Assignment: Copy exactly the stretch of data below from the line with "export ABC_AREA = 0" through the line with "export TNS_END_PERCENT = 10", including both of those lines.

Data records:
### config.mk
export PLATFORM = sky130hd
export DESIGN_NAME = gfx_boot_fetch_flat
export DESIGN_NICKNAME = d
export VERILOG_FILES = /design/src/rtl/gfx_pkg.sv /design/src/rtl/if_axil.sv /design/src/rtl/gfx_boot_fetch.sv /design/src/flat_wrapper.sv
export SDC_FILE = /design/constraint.sdc
export NUM_CORES = 1
export LEC_CHECK = 0
export ABC_AREA = 0
export CORE_ASPECT_RATIO = 1.4
export CORE_MARGIN = 4
export CORE_UTILIZATION = 36
export DETAILED_ROUTE_END_ITERATION = 10
export PLACE_DENSITY = 0.81
export SLEW_MARGIN = 10
export SYNTH_ARGS = -nofsm -noshare
export SYNTH_HDL_FRONTEND = slang
export SYNTH_SLANG_ARGS = --single-unit
export TNS_END_PERCENT = 10
### constraint.sdc
create_clock -name clk -period 1.88 [get_ports clk]
set_input_delay 0.282 -clock clk [delete_from_list [all_inputs] [get_ports clk]]
set_output_delay 0.282 -clock clk [all_outputs]
set_load 0.02 [all_outputs]
### src/rtl/gfx_pkg.sv
// rtl/gfx_pkg.sv - shared graphics types: word, sub-word shift, AXI response codes, boot fetch states
package gfx_pkg;

  typedef logic [31:0] word;
  localparam int SUBWORD_BITS = 2;

  localparam int AXIL_ADDR_W = 32;
  localparam logic [1:0] AXI_RESP_OKAY = 2'b00;

  typedef enum logic [1:0] {
    IDLE,
    REQ,
    PUSH
  } gfx_boot_fetch_state;

endpackage

### src/rtl/if_axil.sv
// rtl/if_axil.sv - AXI-Lite bus bundle with initiator (m) and responder (s) views
interface if_axil;

  logic [gfx_pkg::AXIL_ADDR_W-1:0] awaddr;
  logic                            awvalid;
  logic                            awready;
  logic [31:0]                     wdata;
  logic [3:0]                      wstrb;
  logic                            wvalid;
  logic                            wready;
  logic [1:0]                      bresp;
  logic                            bvalid;
  logic                            bready;
  logic [gfx_pkg::AXIL_ADDR_W-1:0] araddr;
  logic                            arvalid;
  logic                            arready;
  logic [31:0]                     rdata;
  logic [1:0]                      rresp;
  logic                            rvalid;
  logic                            rready;

  modport m (
    output awaddr, awvalid, wdata, wstrb, wvalid, bready, araddr, arvalid, rready,
    input  awready, wready, bresp, bvalid, arready, rdata, rresp, rvalid
  );

  modport s (
    input  awaddr, awvalid, wdata, wstrb, wvalid, bready, araddr, arvalid, rready,
    output awready, wready, bresp, bvalid, arready, rdata, rresp, rvalid
  );

endinterface

### src/rtl/gfx_boot_fetch.sv
// rtl/gfx_boot_fetch.sv - copies WORDS words from an AXI-Lite responder into a valid/ready stream
// Optional: GFX_BOOT_FETCH_AUTOSTART_EN starts a run on the first edge after reset release.
module gfx_boot_fetch
  import gfx_pkg::*;
#(
  parameter int          WORDS    = 128,
  parameter logic [31:0] BASE     = 32'h0,
  localparam int         IDX_BITS = (WORDS > 1) ? $clog2(WORDS) : 1
) (
  input  logic                clk,
  input  logic                rst_n,
  input  logic                start,
  output logic                busy,
  output logic                done,
  output logic                err,
  if_axil.m                   axim,
  output word                 out_data,
  output logic [IDX_BITS-1:0] out_index,
  output logic                out_valid,
  input  logic                out_ready
);

  gfx_boot_fetch_state r_state, w_state_nxt;

  logic [IDX_BITS-1:0] r_idx;
  logic                r_ar_ok;
  logic                r_r_ok;
  logic [1:0]          r_rresp;
  word                 r_rdata;
  logic                r_done;
  logic                r_err;

  logic w_start;
  logic w_arvalid;
  logic w_rready;
  logic w_ar_hs;
  logic w_r_hs;
  logic w_ar_all;
  logic w_r_all;
  logic [1:0] w_resp;
  logic w_last;
  logic w_accept;
  logic w_advance;
  logic w_fetch_err;
  logic w_run_end;
  logic w_unused;

`ifdef GFX_BOOT_FETCH_AUTOSTART_EN
  logic r_autostart;

  always_ff @(posedge clk or negedge rst_n) begin
    if (!rst_n) r_autostart <= 1'b1;
    else        r_autostart <= 1'b0;
  end

  assign w_start = start | r_autostart;
`else
  assign w_start = start;
`endif

  // Each valid drops as soon as its own handshake is recorded, so neither is reissued in one visit.
  assign w_arvalid = (r_state == REQ) & ~r_ar_ok;
  assign w_rready  = (r_state == REQ) & ~r_r_ok;
  assign w_ar_hs   = w_arvalid & axim.arready;
  assign w_r_hs    = w_rready & axim.rvalid;
  assign w_ar_all  = r_ar_ok | w_ar_hs;
  assign w_r_all   = r_r_ok | w_r_hs;
  assign w_resp    = w_r_hs ? axim.rresp : r_rresp;
  assign w_last    = (r_idx == IDX_BITS'(WORDS - 1));

  always_comb begin
    w_state_nxt = r_state;
    w_accept    = 1'b0;
    w_advance   = 1'b0;
    w_fetch_err = 1'b0;
    w_run_end   = 1'b0;
    case (r_state)
      IDLE: begin
        if (w_start) begin
          w_accept    = 1'b1;
          w_state_nxt = REQ;
        end
      end
      REQ: begin
        if (w_ar_all && w_r_all) begin
          if (w_resp == AXI_RESP_OKAY) begin
            w_state_nxt = PUSH;
          end else begin
            w_fetch_err = 1'b1;
            w_run_end   = 1'b1;
            w_state_nxt = IDLE;
          end
        end
      end
      PUSH: begin
        if (out_ready) begin
          if (w_last) begin
            w_run_end   = 1'b1;
            w_state_nxt = IDLE;
          end else begin
            w_advance   = 1'b1;
            w_state_nxt = REQ;
          end
        end
      end
      default: w_state_nxt = IDLE;
    endcase
  end

  always_ff @(posedge clk or negedge rst_n) begin
    if (!rst_n) begin
      r_state <= IDLE;
      r_idx   <= '0;
      r_ar_ok <= 1'b0;
      r_r_ok  <= 1'b0;
      r_rresp <= AXI_RESP_OKAY;
      r_rdata <= '0;
      r_done  <= 1'b0;
      r_err   <= 1'b0;
    end else begin
      r_state <= w_state_nxt;
      r_done  <= w_run_end;

      if (w_accept) begin
        r_idx <= '0;
        r_err <= 1'b0;
      end else if (w_advance) begin
        r_idx <= r_idx + IDX_BITS'(1);
      end
      if (w_fetch_err) r_err <= 1'b1;

      if (r_state == REQ) begin
        if (w_state_nxt != REQ) begin
          r_ar_ok <= 1'b0;
          r_r_ok  <= 1'b0;
        end else begin
          if (w_ar_hs) r_ar_ok <= 1'b1;
          if (w_r_hs)  r_r_ok  <= 1'b1;
        end
      end

      // The captured word doubles as the stream output; it only matters while in PUSH.
      if (w_r_hs) begin
        r_rresp <= axim.rresp;
        r_rdata <= axim.rdata;
      end
    end
  end

  assign busy      = (r_state != IDLE);
  assign done      = r_done;
  assign err       = r_err;
  assign out_valid = (r_state == PUSH);
  assign out_data  = r_rdata;
  assign out_index = r_idx;

  assign axim.araddr  = AXIL_ADDR_W'(BASE) + (AXIL_ADDR_W'(r_idx) << SUBWORD_BITS);
  assign axim.arvalid = w_arvalid;
  assign axim.rready  = w_rready;

  assign axim.awaddr  = '0;
  assign axim.awvalid = 1'b0;
  assign axim.wdata   = '0;
  assign axim.wstrb   = '0;
  assign axim.wvalid  = 1'b0;
  assign axim.bready  = 1'b1;

  assign w_unused = ^{axim.awready, axim.wready, axim.bresp, axim.bvalid};

endmodule

### src/flat_wrapper.sv
// flat-port wrapper written by rule: the top's interface ports become plain ports
module gfx_boot_fetch_flat import gfx_pkg::*;
#(
  parameter int          WORDS    = 128,
  parameter logic [31:0] BASE     = 32'h0,
  localparam int         IDX_BITS = (WORDS > 1) ? $clog2(WORDS) : 1
)
  (clk, rst_n, start, busy, done, err, out_data, out_index, out_valid, out_ready, axim_awaddr, axim_awvalid, axim_wdata, axim_wstrb, axim_wvalid, axim_bready, axim_araddr, axim_arvalid, axim_rready, axim_awready, axim_wready, axim_bresp, axim_bvalid, axim_arready, axim_rdata, axim_rresp, axim_rvalid);
  if_axil axim_i ();
  input  logic clk;
  input  logic rst_n;
  input  logic start;
  output logic busy;
  output logic done;
  output logic err;
  output word out_data;
  output logic [IDX_BITS-1:0] out_index;
  output logic out_valid;
  input  logic out_ready;
  output wire logic [$bits(axim_i.awaddr)-1:0] axim_awaddr;
  output wire logic [$bits(axim_i.awvalid)-1:0] axim_awvalid;
  output wire logic [$bits(axim_i.wdata)-1:0] axim_wdata;
  output wire logic [$bits(axim_i.wstrb)-1:0] axim_wstrb;
  output wire logic [$bits(axim_i.wvalid)-1:0] axim_wvalid;
  output wire logic [$bits(axim_i.bready)-1:0] axim_bready;
  output wire logic [$bits(axim_i.araddr)-1:0] axim_araddr;
  output wire logic [$bits(axim_i.arvalid)-1:0] axim_arvalid;
  output wire logic [$bits(axim_i.rready)-1:0] axim_rready;
  input wire logic [$bits(axim_i.awready)-1:0] axim_awready;
  input wire logic [$bits(axim_i.wready)-1:0] axim_wready;
  input wire logic [$bits(axim_i.bresp)-1:0] axim_bresp;
  input wire logic [$bits(axim_i.bvalid)-1:0] axim_bvalid;
  input wire logic [$bits(axim_i.arready)-1:0] axim_arready;
  input wire logic [$bits(axim_i.rdata)-1:0] axim_rdata;
  input wire logic [$bits(axim_i.rresp)-1:0] axim_rresp;
  input wire logic [$bits(axim_i.rvalid)-1:0] axim_rvalid;
  assign axim_awaddr = axim_i.awaddr;
  assign axim_awvalid = axim_i.awvalid;
  assign axim_wdata = axim_i.wdata;
  assign axim_wstrb = axim_i.wstrb;
  assign axim_wvalid = axim_i.wvalid;
  assign axim_bready = axim_i.bready;
  assign axim_araddr = axim_i.araddr;
  assign axim_arvalid = axim_i.arvalid;
  assign axim_rready = axim_i.rready;
  assign axim_i.awready = axim_awready;
  assign axim_i.wready = axim_wready;
  assign axim_i.bresp = axim_bresp;
  assign axim_i.bvalid = axim_bvalid;
  assign axim_i.arready = axim_arready;
  assign axim_i.rdata = axim_rdata;
  assign axim_i.rresp = axim_rresp;
  assign axim_i.rvalid = axim_rvalid;
  gfx_boot_fetch #(.WORDS(WORDS), .BASE(BASE)) u_core (.clk(clk), .rst_n(rst_n), .start(start), .busy(busy), .done(done), .err(err), .axim(axim_i), .out_data(out_data), .out_index(out_index), .out_valid(out_valid), .out_ready(out_ready));
endmodule
==> run metrics <==
fmax 574 MHz; unique cell type count in the Yosys netlist 37; Hold Crit Class in2async; CTS buffer count 5; GPL Wtd Cong 0.766; Synthesis Warnings 0; die area 9410 µm²; critical path arrival 1.46 ns; total core area 7750 µm²; Die Height 113 µm; CTS H-Tree Depth 2; die width 83.2 µm; Tightest Pin Transition 0.511 ns; WL final 5.47 mm; row cnt 38; vias in the first global route 1854; Nets 396; worst relative slew slack 0.660; # setup viols final 0; clk root buf clkbuf_8; total global-route track usage 0.112; unrepaired setup endpoints after global routing false; Routed Antenna Nets 0; average routed wire per standard cell 12.2 µm; Leakage 1.65 nW; first drt pass iteration count 4; Num Clock Sinks 47; worst slack, placed 0.111 ns; Non-Filler Instances 447; share of cells above drive strength 1 0.159; type of origin of the critical path flop; CTS tree yes; clk_lat worst skew 0.29 ns; IO Port Bufs 91; mapped cell area 2850 µm²; period utilization 0.926; power per cell area 1420 nW/µm²; antenna violations before repair 0; maximum VDD drop 0.000798 V; CTS Buffer Depth 2; # diodes 0; initial DRC count 17; Vias 1821; PnR worst setup slack 0.139 ns; Crit path required time 1.60 ns; io pins 193; Filler cells 747; FF+latch count, synth 47; Tmin final 1.74 ns; Max Cap Viol 0; final setup TNS 0 ns; Synth Flop Type dfrtp_1; cell count after synthesis 259; outcome completed; layout overhead on the synthesized area 25.1%; dpl cells 438; Max Clock Skew 0.00340 ns; EDFF count, synth 0; initial cell density of the core 0.367; share of flip-flops with an asynchronous set or reset 1.00; pin count of the biggest net entering global routing 35; global-route wire length before repair 8.51 mm; post-DP HPWL 4.53 mm; Remaining Overflow, GRT 0; Final Max Tran Viols 0; clk slew on worst S/H paths 0.08 ns; crit path capture type output pin; Power Total 0.00507 W; Hold Vio Cnt, Final 0; DR vias/cell 4.07; sequential element share of the synthesized area 0.413; WS Path Type reg2out; average cell area after synthesis 11.0 µm²; Max FO, Critical Path 5; DR DRC count 0
[stage by stage]
stage | util | hold slack (ns) | cell area [µm²]
2_1_floorplan | - | -0.0136 | 3200
3_3_place_gp | 0.448 | 0.279 | 3470
3_5_place_dp | 0.448 | 0.286 | 3470
4_1_cts | 0.461 | 0.509 | 3570
5_1_grt | 0.460 | 0.525 | 3560
6_report | 0.460 | 0.495 | 3560
[report_power, final]
part           leakage, nW  internal, W  switching [W]  total, W
Clock               0.0484     0.000301       0.000321  0.000622
Combinational         1.03      0.00134        0.00140   0.00275
Sequential           0.576      0.00146       0.000246   0.00171
[placed cells by master (no fill, tap or decap), types with 2 or more instances in the layout]
master / count
nor2b_1: 2
inv_1: 3
o22ai_1: 3
clkbuf_2: 2
clkdlybuf4s50_1: 86
nor2_1: 16
ha_1: 5
nand2_1: 5
mux2_2: 34
mux2i_1: 2
conb_1: 96
a21oi_1: 3
dlygate4sd2_1: 2
clkbuf_8: 6
o21ai_0: 3
dfrtp_1: 47
xnor2_1: 4
buf_12: 2
o21a_1: 2
[final cells by class]
class                           count  area [µm²]  share of cell area
Clock buffer                        7        86.3              0.0242
Inverter                            4        15.0             0.00421
Timing Repair Buffer               95         951               0.267
Clock inverter                      1        8.76             0.00246
Tap cell                          100         125              0.0351
Multi-Input combinational cell    193        1200               0.337
Sequential cell                    47        1180               0.330
[routing by layer]
metal	wire length, µm	part of all wire	vias to the layer above	GRT usage
li1	-	-	820	-
met4	67	0.012	0	0.0403
met1	1600	0.29	860	0.0947
met3	740	0.14	6	0.0444
met2	3060	0.56	135	0.228
met5	0	0	-	0
[flip-flops by register name, summed over array words and instances, names as in the netlist]
register,count
u_core.out_index,7
u_core.r_rresp,2
u_core.r_state,2
u_core.done,1
u_core.out_data,32
u_core.r_ar_ok,1
u_core.err,1
u_core.r_r_ok,1
[critical path, stage by stage, from the launching register on]
cell,delay [ns]
dfrtp_1,0.42
inv_1,0.10
ha_1,0.24
inv_1,0.08
dlygate4sd2_1,0.33
[kinds of logic (layout without fill, tap and decap cells)]
| family | Yosys count | count (layout) | share of synthesized area |
|---|---|---|---|
| and+or+nand+nor | 33 | 33 | 0.0633 |
| AOI/OAI and AO/OA | 19 | 19 | 0.0558 |
| xor gates and xnor gates | 4 | 4 | 0.0123 |
| other | 2 | 96 | 0.00264 |
| muxes | 36 | 36 | 0.142 |
| buffers and inverters | 113 | 107 | 0.289 |
| DFF | 47 | 47 | 0.413 |
| adders and majority gates | 5 | 5 | 0.0220 |
[synthesized netlist by cell type (all sizes together), types with 3 or more instances]
master / number / area [µm²]
buf: 109 / 808
dfrtp: 47 / 1180
mux2: 34 / 383
nor2: 16 / 60.1
nand2: 6 / 25.0
ha: 5 / 62.6
a21oi: 4 / 31.3
inv: 4 / 15.0
xnor2: 4 / 35.0
o21ai: 3 / 15.0
o22ai: 3 / 18.8
[timing repair]
item                                    4_1_cts  5_1_grt
hold buffers                                  1        0
setup buffers                                 0        0
resized for setup                             4        4
endpoints found under the setup margin        4        2
endpoints found under the hold margin        20        0
[path summary, 6_finish.rpt]
| check | from | endpoint | slack (ns) | cells past startpoint |
|---|---|---|---|---|
| hold / removal | rst_n | u_core.out_data[30] | 0.50 | 2 |
| setup reg to reg | u_core.out_index[0] | u_core.out_index[2] | 0.22 | 5 |
| hold reg to reg | u_core.err | u_core.err | 0.51 | 1 |
| max in group asynchronous | rst_n | u_core.out_data[11] | 0.86 | 3 |
| setup / recovery | u_core.r_state[0] | busy | 0.14 | 4 |
| min in group clk | u_core.err | u_core.err | 0.51 | 1 |
No activity file was read; power rests on OpenSTA's default activity.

Solved exercise:
export ABC_AREA = 0
export CORE_ASPECT_RATIO = 1.4
export CORE_MARGIN = 4
export CORE_UTILIZATION = 36
export DETAILED_ROUTE_END_ITERATION = 10
export PLACE_DENSITY = 0.81
export SLEW_MARGIN = 10
export SYNTH_ARGS = -nofsm -noshare
export SYNTH_HDL_FRONTEND = slang
export SYNTH_SLANG_ARGS = --single-unit
export TNS_END_PERCENT = 10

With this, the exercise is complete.